In our world of ‘Big Data’ it can be time consuming and expensive to query massive datasets without the right infrastructure. Google BigQuery solves this problem by enabling super-fast, SQL-like queries against append-only tables, using the processing power of Google’s infrastructure.
What You need to do?
- Move your data into BigQuery – This is what we will do in this post.
- Let Google BigQuery handle the hard work.
- Query your big data with a smile in this cost/effective way.
How to upload data to Big Query?
There are two main approaches: stream you data or upload it directly from Google cloud storage. Let’s have a look at the steps to leverage Google cloud storage in order to upload data into BigQuery.
The main steps you need to follow:
- You will need to prepare your data. In this stage, you need to analyze and think what will be the best format (both JSON and CSV are supported).
- In our example, we will show you how to work with CSV files and even better, we will upload them to Google Cloud Storage and later with a BigQuery job we will make sure our data is being pulled automatically into BigQuery.

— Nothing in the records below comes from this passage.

===== config.mk =====
export PLATFORM = sky130hd
export DESIGN_NAME = piece_availability_window
export DESIGN_NICKNAME = d
export VERILOG_FILES = /design/src/hw/rtl/pav_pkg.sv /design/src/hw/rtl/pav_ram.sv /design/src/hw/rtl/pav_seq.sv /design/src/hw/rtl/piece_availability_window.sv
export SDC_FILE = /design/constraint.sdc
export NUM_CORES = 2
export LEC_CHECK = 0
export BUFFER_PORTS_ARGS = -buffer_cell sky130_fd_sc_hd__buf_2
export CAP_MARGIN = 20
export CELL_PAD_IN_SITES_DETAIL_PLACEMENT = 1
export CELL_PAD_IN_SITES_GLOBAL_PLACEMENT = 2
export CORE_ASPECT_RATIO = 0.9
export CORE_MARGIN = 3
export CORE_UTILIZATION = 45
export DETAILED_ROUTE_END_ITERATION = 7
export PLACE_DENSITY = 0.88
export REMOVE_ABC_BUFFERS = 1
export SLEW_MARGIN = 20
export SYNTH_ARGS = -nofsm -noshare
export SYNTH_HDL_FRONTEND = slang
export SYNTH_SLANG_ARGS = --single-unit
export TNS_END_PERCENT = 20

===== constraint.sdc =====
create_clock -name aclk -period 7.7 [get_ports aclk]
set_input_delay 0.77 -clock aclk [delete_from_list [all_inputs] [get_ports aclk]]
set_output_delay 0.77 -clock aclk [all_outputs]
set_load 0.05 [all_outputs]

===== src/hw/rtl/pav_pkg.sv =====
`timescale 1ns / 1ps
// ============================================================================
// pav_pkg
// Shared types and constants for the piece availability window.
// ============================================================================
package pav_pkg;

    localparam int MAP_SIZE_DEF = 1024;
    localparam int MAX_WORD_W   = 32;

    localparam int REQ_W = 3;
    localparam int ID_W  = 10;
    localparam int RUN_W = 10;
    localparam int CAP_W = 11;

    localparam logic [CAP_W-1:0] CAP_RESET = 11'd64;
    localparam logic [CAP_W-1:0] COUNT_MAX = 11'd2047;
    localparam int               RUN_MAX   = 1023;

    localparam logic [REQ_W-1:0] REQ_INSERT    = 3'd0;
    localparam logic [REQ_W-1:0] REQ_PRESENCE  = 3'd1;
    localparam logic [REQ_W-1:0] REQ_RUN       = 3'd2;
    localparam logic [REQ_W-1:0] REQ_COMMIT    = 3'd3;
    localparam logic [REQ_W-1:0] REQ_SET_ALL   = 3'd4;
    localparam logic [REQ_W-1:0] REQ_CLEAR_ALL = 3'd5;

    typedef enum logic [3:0] {
        ST_CLEAR,
        ST_IDLE,
        ST_LOOKUP,
        ST_RUN,
        ST_ERASE,
        ST_MERGE_PREP,
        ST_MERGE,
        ST_FILL,
        ST_RESULT
    } state_t;

endpackage


===== src/hw/rtl/pav_ram.sv =====
`timescale 1ns / 1ps
// ============================================================================
// pav_ram
// Simple dual-port bitmap memory, one write and one registered read port.
// ============================================================================
module pav_ram #(
    parameter int DEPTH = 32,
    parameter int WIDTH = 32,
    parameter int AW    = 5
) (
    input  logic             aclk,
    input  logic             we,
    input  logic [AW-1:0]    waddr,
    input  logic [WIDTH-1:0] wdata,
    input  logic             re,
    input  logic [AW-1:0]    raddr,
    output logic [WIDTH-1:0] rdata
);

    logic [WIDTH-1:0] mem [DEPTH];
    logic [WIDTH-1:0] rdata_reg;

    always_ff @(posedge aclk) begin
        if (we) begin
            mem[waddr] <= wdata;
        end
    end

    always_ff @(posedge aclk) begin
        if (re) begin
            rdata_reg <= mem[raddr];
        end
    end

    assign rdata = rdata_reg;

endmodule


===== src/hw/rtl/pav_seq.sv =====
`timescale 1ns / 1ps
// ============================================================================
// pav_seq
// Request sequencer: word-wide read-modify-write walks over both bitmaps.
// ============================================================================
module pav_seq #(
    parameter int MAP_SIZE = pav_pkg::MAP_SIZE_DEF,
    parameter int W        = 32,
    parameter int AW       = 5
) (
    input  logic                        aclk,
    input  logic                        aresetn,
    input  logic [pav_pkg::CAP_W-1:0]   cap,
    input  logic                        s_valid,
    output logic                        s_ready,
    input  logic [pav_pkg::REQ_W-1:0]   s_req,
    input  logic [pav_pkg::ID_W-1:0]    s_id,
    output logic                        m_valid,
    input  logic                        m_ready,
    output logic                        m_flag,
    output logic [pav_pkg::RUN_W-1:0]   m_run,
    output logic                        rd_en,
    output logic [AW-1:0]               rd_addr,
    input  logic [W-1:0]                c_rdata,
    input  logic [W-1:0]                p_rdata,
    output logic                        c_we,
    output logic [AW-1:0]               c_waddr,
    output logic [W-1:0]                c_wdata,
    output logic                        p_we,
    output logic [AW-1:0]               p_waddr,
    output logic [W-1:0]                p_wdata
);

    localparam int NUM_WORDS = (MAP_SIZE + W - 1) / W;
    localparam int LAST_BITS = MAP_SIZE - (NUM_WORDS - 1) * W;
    localparam int BW        = $clog2(W);
    localparam int IDW       = $clog2(MAP_SIZE);
    localparam int PW        = IDW + 1;
    localparam int CW        = IDW + 1;
    localparam logic [AW-1:0] LAST_ADDR = AW'(NUM_WORDS - 1);
    localparam logic [W-1:0]  LAST_MASK = {W{1'b1}} >> (W - LAST_BITS);
    localparam logic [PW-1:0] EP_MAX    = PW'(MAP_SIZE - 1);

    function automatic logic [W-1:0] thermo_le(input logic [BW-1:0] p);
        logic [W-1:0] m;
        for (int i = 0; i < W; i++) begin
            m[i] = (i <= int'(p));
        end
        return m;
    endfunction

    pav_pkg::state_t state_reg, state_next;

    logic [AW-1:0]               addr_reg, addr_next;
    logic [BW-1:0]               pos_reg, pos_next;
    logic                        first_reg, first_next;
    logic [pav_pkg::REQ_W-1:0]   req_reg, req_next;
    logic [pav_pkg::ID_W-1:0]    id_reg, id_next;
    logic                        flag_reg, flag_next;
    logic [CW-1:0]               cnt_reg, cnt_next;
    logic signed [PW-1:0]        ep_reg, ep_next;
    logic [pav_pkg::CAP_W-1:0]   acc_reg, acc_next;
    logic                        out_valid_reg, out_valid_next;
    logic                        out_flag_reg, out_flag_next;
    logic [pav_pkg::RUN_W-1:0]   out_run_reg, out_run_next;

    logic                        accept;
    logic                        id_in_map;
    logic [pav_pkg::ID_W:0]      run_start;
    logic                        run_ok;
    logic                        ep_neg;
    logic [IDW-1:0]              ep_u;
    logic [AW-1:0]               ep_word;
    logic [BW-1:0]               ep_bit;
    logic [W-1:0]                both;
    logic                        present;
    logic [pav_pkg::CAP_W-1:0]   acc_inc;
    logic [W-1:0]                gt_mask;
    logic [W-1:0]                run_v;
    logic [W-1:0]                run_z;
    logic [W-1:0]                run_iso;
    logic [BW-1:0]               run_low;
    logic [BW-1:0]               er_top;
    logic [W-1:0]                er_mle;
    logic [W-1:0]                er_z;
    logic [W-1:0]                er_smear;
    logic                        er_more;
    logic                        out_free;
    logic [pav_pkg::RUN_W-1:0]   run_sat;

    assign accept    = s_valid && s_ready;
    assign s_ready   = (state_reg == pav_pkg::ST_IDLE);
    assign id_in_map = (32'(s_id) < 32'(MAP_SIZE));
    assign run_start = {1'b0, s_id} + 1'b1;
    assign run_ok    = id_in_map && (32'(run_start) < 32'(MAP_SIZE));

    assign ep_neg  = ep_reg[PW-1];
    assign ep_u    = ep_reg[PW-2:0];
    assign ep_word = AW'(ep_u >> BW);
    assign ep_bit  = BW'(ep_u);

    assign both    = c_rdata | p_rdata;
    assign present = both[BW'(id_reg)]
                     && (ep_neg || ($signed({1'b0, IDW'(id_reg)}) > ep_reg));
    assign acc_inc = (acc_reg < pav_pkg::COUNT_MAX) ? acc_reg + 1'b1 : acc_reg;

    always_comb begin
        if (ep_neg || (addr_reg > ep_word)) begin
            gt_mask = '1;
        end else if (addr_reg == ep_word) begin
            gt_mask = ~thermo_le(ep_bit);
        end else begin
            gt_mask = '0;
        end
    end

    assign run_v   = both & gt_mask & ((addr_reg == LAST_ADDR) ? LAST_MASK : '1);
    assign run_z   = ~run_v & (~thermo_le(pos_reg) | (W'(1) << pos_reg));
    assign run_iso = run_z & (~run_z + 1'b1);

    always_comb begin
        run_low = '0;
        for (int i = 0; i < W; i++) begin
            if (run_iso[i]) begin
                run_low = run_low | BW'(i);
            end
        end
    end

    // erase walk: clear the run of ones from the top position downward
    assign er_top = first_reg ? ep_bit : BW'(W - 1);
    assign er_mle = thermo_le(er_top);
    assign er_z   = ~c_rdata & er_mle;

    always_comb begin
        er_smear = er_z;
        for (int k = 0; k < BW; k++) begin
            er_smear = er_smear | (er_smear >> (1 << k));
        end
    end

    assign er_more  = (er_z == '0) && (addr_reg != '0);
    assign out_free = !out_valid_reg || m_ready;
    assign run_sat  = (32'(cnt_reg) > 32'(pav_pkg::RUN_MAX)) ?
                      pav_pkg::RUN_W'(pav_pkg::RUN_MAX) : pav_pkg::RUN_W'(cnt_reg);

    // next state
    always_comb begin
        state_next = state_reg;
        unique case (state_reg)
            pav_pkg::ST_CLEAR: begin
                if (addr_reg == LAST_ADDR) begin
                    state_next = pav_pkg::ST_IDLE;
                end
            end
            pav_pkg::ST_IDLE: begin
                if (accept) begin
                    unique case (s_req) inside
                        pav_pkg::REQ_INSERT, pav_pkg::REQ_PRESENCE: begin
                            state_next = id_in_map ? pav_pkg::ST_LOOKUP : pav_pkg::ST_RESULT;
                        end
                        pav_pkg::REQ_RUN: begin
                            state_next = run_ok ? pav_pkg::ST_RUN : pav_pkg::ST_RESULT;
                        end
                        pav_pkg::REQ_COMMIT: begin
                            state_next = ep_neg ? pav_pkg::ST_MERGE_PREP : pav_pkg::ST_ERASE;
                        end
                        pav_pkg::REQ_SET_ALL, pav_pkg::REQ_CLEAR_ALL: begin
                            state_next = pav_pkg::ST_FILL;
                        end
                        default: begin
                            state_next = pav_pkg::ST_RESULT;
                        end
                    endcase
                end
            end
            pav_pkg::ST_LOOKUP: begin
                state_next = pav_pkg::ST_RESULT;
            end
            pav_pkg::ST_RUN: begin
                if ((run_z != '0) || (addr_reg == LAST_ADDR)) begin
                    state_next = pav_pkg::ST_RESULT;
                end
            end
            pav_pkg::ST_ERASE: begin
                if (!er_more) begin
                    state_next = pav_pkg::ST_MERGE_PREP;
                end
            end
            pav_pkg::ST_MERGE_PREP: begin
                state_next = pav_pkg::ST_MERGE;
            end
            pav_pkg::ST_MERGE, pav_pkg::ST_FILL: begin
                if (addr_reg == LAST_ADDR) begin
                    state_next = pav_pkg::ST_RESULT;
                end
            end
            pav_pkg::ST_RESULT: begin
                if (out_free) begin
                    state_next = pav_pkg::ST_IDLE;
                end
            end
            default: begin
                state_next = pav_pkg::ST_IDLE;
            end
        endcase
    end

    // datapath and memory controls
    always_comb begin
        addr_next      = addr_reg;
        pos_next       = pos_reg;
        first_next     = first_reg;
        req_next       = req_reg;
        id_next        = id_reg;
        flag_next      = flag_reg;
        cnt_next       = cnt_reg;
        ep_next        = ep_reg;
        acc_next       = acc_reg;
        out_valid_next = out_valid_reg && !m_ready;
        out_flag_next  = out_flag_reg;
        out_run_next   = out_run_reg;
        rd_en          = 1'b0;
        rd_addr        = addr_reg;
        c_we           = 1'b0;
        c_waddr        = addr_reg;
        c_wdata        = '0;
        p_we           = 1'b0;
        p_waddr        = addr_reg;
        p_wdata        = '0;

        unique case (state_reg)
            pav_pkg::ST_CLEAR: begin
                c_we      = 1'b1;
                p_we      = 1'b1;
                addr_next = addr_reg + 1'b1;
                if (addr_reg == LAST_ADDR) begin
                    addr_next = '0;
                end
            end
            pav_pkg::ST_IDLE: begin
                if (accept) begin
                    req_next   = s_req;
                    id_next    = s_id;
                    flag_next  = 1'b0;
                    cnt_next   = '0;
                    first_next = 1'b1;
                    addr_next  = '0;
                    unique case (s_req) inside
                        pav_pkg::REQ_INSERT, pav_pkg::REQ_PRESENCE: begin
                            rd_en     = id_in_map;
                            rd_addr   = AW'(s_id >> BW);
                            addr_next = AW'(s_id >> BW);
                        end
                        pav_pkg::REQ_RUN: begin
                            rd_en     = run_ok;
                            rd_addr   = AW'(run_start >> BW);
                            addr_next = AW'(run_start >> BW);
                            pos_next  = BW'(run_start);
                        end
                        pav_pkg::REQ_COMMIT: begin
                            rd_en     = !ep_neg;
                            rd_addr   = ep_word;
                            addr_next = ep_word;
                        end
                        default: begin
                        end
                    endcase
                end
            end
            pav_pkg::ST_LOOKUP: begin
                if (req_reg == pav_pkg::REQ_INSERT) begin
                    if (!present) begin
                        p_we      = 1'b1;
                        p_wdata   = p_rdata | (W'(1) << BW'(id_reg));
                        flag_next = 1'b1;
                        acc_next  = acc_inc;
                        if ((acc_inc > cap) && (ep_reg != EP_MAX)) begin
                            ep_next = ep_reg + 1'b1;
                        end
                    end
                end else begin
                    flag_next = present;
                end
            end
            pav_pkg::ST_RUN: begin
                if (run_z == '0) begin
                    cnt_next = cnt_reg + CW'(W) - CW'(pos_reg);
                    if (addr_reg != LAST_ADDR) begin
                        rd_en     = 1'b1;
                        rd_addr   = addr_reg + 1'b1;
                        addr_next = addr_reg + 1'b1;
                        pos_next  = '0;
                    end
                end else begin
                    cnt_next = cnt_reg + CW'(run_low) - CW'(pos_reg);
                end
            end
            pav_pkg::ST_ERASE: begin
                c_we    = 1'b1;
                c_wdata = c_rdata & ~(er_mle & ~er_smear);
                if (er_more) begin
                    rd_en      = 1'b1;
                    rd_addr    = addr_reg - 1'b1;
                    addr_next  = addr_reg - 1'b1;
                    first_next = 1'b0;
                end
            end
            pav_pkg::ST_MERGE_PREP: begin
                rd_en     = 1'b1;
                rd_addr   = '0;
                addr_next = '0;
            end
            pav_pkg::ST_MERGE: begin
                c_we    = 1'b1;
                c_wdata = both;
                p_we    = 1'b1;
                if (addr_reg != LAST_ADDR) begin
                    rd_en     = 1'b1;
                    rd_addr   = addr_reg + 1'b1;
                    addr_next = addr_reg + 1'b1;
                end
            end
            pav_pkg::ST_FILL: begin
                c_we      = 1'b1;
                c_wdata   = (req_reg == pav_pkg::REQ_SET_ALL) ? '1 : '0;
                addr_next = addr_reg + 1'b1;
            end
            pav_pkg::ST_RESULT: begin
                if (out_free) begin
                    out_valid_next = 1'b1;
                    out_flag_next  = flag_reg;
                    out_run_next   = run_sat;
                end
            end
            default: begin
            end
        endcase
    end

    always_ff @(posedge aclk) begin
        if (!aresetn) begin
            state_reg     <= pav_pkg::ST_CLEAR;
            addr_reg      <= '0;
            first_reg     <= 1'b0;
            flag_reg      <= 1'b0;
            cnt_reg       <= '0;
            ep_reg        <= '1;
            acc_reg       <= '0;
            out_valid_reg <= 1'b0;
        end else begin
            state_reg     <= state_next;
            addr_reg      <= addr_next;
            first_reg     <= first_next;
            flag_reg      <= flag_next;
            cnt_reg       <= cnt_next;
            ep_reg        <= ep_next;
            acc_reg       <= acc_next;
            out_valid_reg <= out_valid_next;
        end
    end

    always_ff @(posedge aclk) begin
        pos_reg      <= pos_next;
        req_reg      <= req_next;
        id_reg       <= id_next;
        out_flag_reg <= out_flag_next;
        out_run_reg  <= out_run_next;
    end

    assign m_valid = out_valid_reg;
    assign m_flag  = out_flag_reg;
    assign m_run   = out_run_reg;

endmodule


===== src/hw/rtl/piece_availability_window.sv =====
`timescale 1ns / 1ps
// ============================================================================
// piece_availability_window
// Per-peer piece bitmaps (committed and pending) with erase window and runs.
// ============================================================================
//  channel   direction  signals                           content
//  s_        in         s_tvalid s_tready s_tdata s_tuser request
//  m_        out        m_tvalid m_tready m_tdata         result
//  cfg_      in         cfg_valid cfg_ready cfg_data      buffer capacity
//
//  Maps are held in 32-bit words (16-bit below 32 pieces), N = words per map.
//  Insert and presence read one word; a run query walks words until the run or the map ends;
//  commit erases from the window end downward, then merges all N words; set all
//  and clear all write all N words; unused request codes go straight to a result.
//  After reset a clearing pass zeroes both maps; s_tready is low.
//  A result waits in the output register while the next transaction is taken.
// ============================================================================
module piece_availability_window #(
    parameter int MAP_SIZE = pav_pkg::MAP_SIZE_DEF
) (
    input  logic                       aclk,
    input  logic                       aresetn,
    input  logic                       s_tvalid,
    output logic                       s_tready,
    input  logic [15:0]                s_tdata,   // piece_id
    input  logic [pav_pkg::REQ_W-1:0]  s_tuser,   // req_type
    output logic                       m_tvalid,
    input  logic                       m_tready,
    output logic [15:0]                m_tdata,   // flag, run_length
    input  logic                       cfg_valid,
    output logic                       cfg_ready,
    input  logic [pav_pkg::CAP_W-1:0]  cfg_data
);

    localparam int W         = (MAP_SIZE < pav_pkg::MAX_WORD_W) ? 16 : pav_pkg::MAX_WORD_W;
    localparam int NUM_WORDS = (MAP_SIZE + W - 1) / W;
    localparam int AW        = (NUM_WORDS > 1) ? $clog2(NUM_WORDS) : 1;

    logic [pav_pkg::CAP_W-1:0] cap_reg;
    logic                      rd_en;
    logic [AW-1:0]             rd_addr;
    logic [W-1:0]              c_rdata, p_rdata;
    logic                      c_we, p_we;
    logic [AW-1:0]             c_waddr, p_waddr;
    logic [W-1:0]              c_wdata, p_wdata;
    logic                      res_flag;
    logic [pav_pkg::RUN_W-1:0] res_run;

    assign cfg_ready = 1'b1;

    always_ff @(posedge aclk) begin
        if (!aresetn) begin
            cap_reg <= pav_pkg::CAP_RESET;
        end else if (cfg_valid && cfg_ready) begin
            cap_reg <= cfg_data;
        end
    end

    pav_ram #(
        .DEPTH (NUM_WORDS),
        .WIDTH (W),
        .AW    (AW)
    ) u_committed (
        .aclk  (aclk),
        .we    (c_we),
        .waddr (c_waddr),
        .wdata (c_wdata),
        .re    (rd_en),
        .raddr (rd_addr),
        .rdata (c_rdata)
    );

    pav_ram #(
        .DEPTH (NUM_WORDS),
        .WIDTH (W),
        .AW    (AW)
    ) u_pending (
        .aclk  (aclk),
        .we    (p_we),
        .waddr (p_waddr),
        .wdata (p_wdata),
        .re    (rd_en),
        .raddr (rd_addr),
        .rdata (p_rdata)
    );

    pav_seq #(
        .MAP_SIZE (MAP_SIZE),
        .W        (W),
        .AW       (AW)
    ) u_seq (
        .aclk    (aclk),
        .aresetn (aresetn),
        .cap     (cap_reg),
        .s_valid (s_tvalid),
        .s_ready (s_tready),
        .s_req   (s_tuser),
        .s_id    (s_tdata[pav_pkg::ID_W-1:0]),
        .m_valid (m_tvalid),
        .m_ready (m_tready),
        .m_flag  (res_flag),
        .m_run   (res_run),
        .rd_en   (rd_en),
        .rd_addr (rd_addr),
        .c_rdata (c_rdata),
        .p_rdata (p_rdata),
        .c_we    (c_we),
        .c_waddr (c_waddr),
        .c_wdata (c_wdata),
        .p_we    (p_we),
        .p_waddr (p_waddr),
        .p_wdata (p_wdata)
    );

    assign m_tdata = {5'd0, res_run, res_flag};

endmodule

- Run a ‘sanity’ check to see that the new data is in good shape (optional step).
- Upload your the data to a project with a good name (The default project names are not too clear in most cases).
- Consider breaking your data (e.g monthly tables instead of a unique big one) because it will make life easier in the future to update, query and maintain the data source.
- Have an example dataset with data that reflect the popular cases. This could be great to give developer an option to ‘play’ with the data and see its value.
- Think on some good and bold example. A few sample queries are crucial to get people started on a dataset.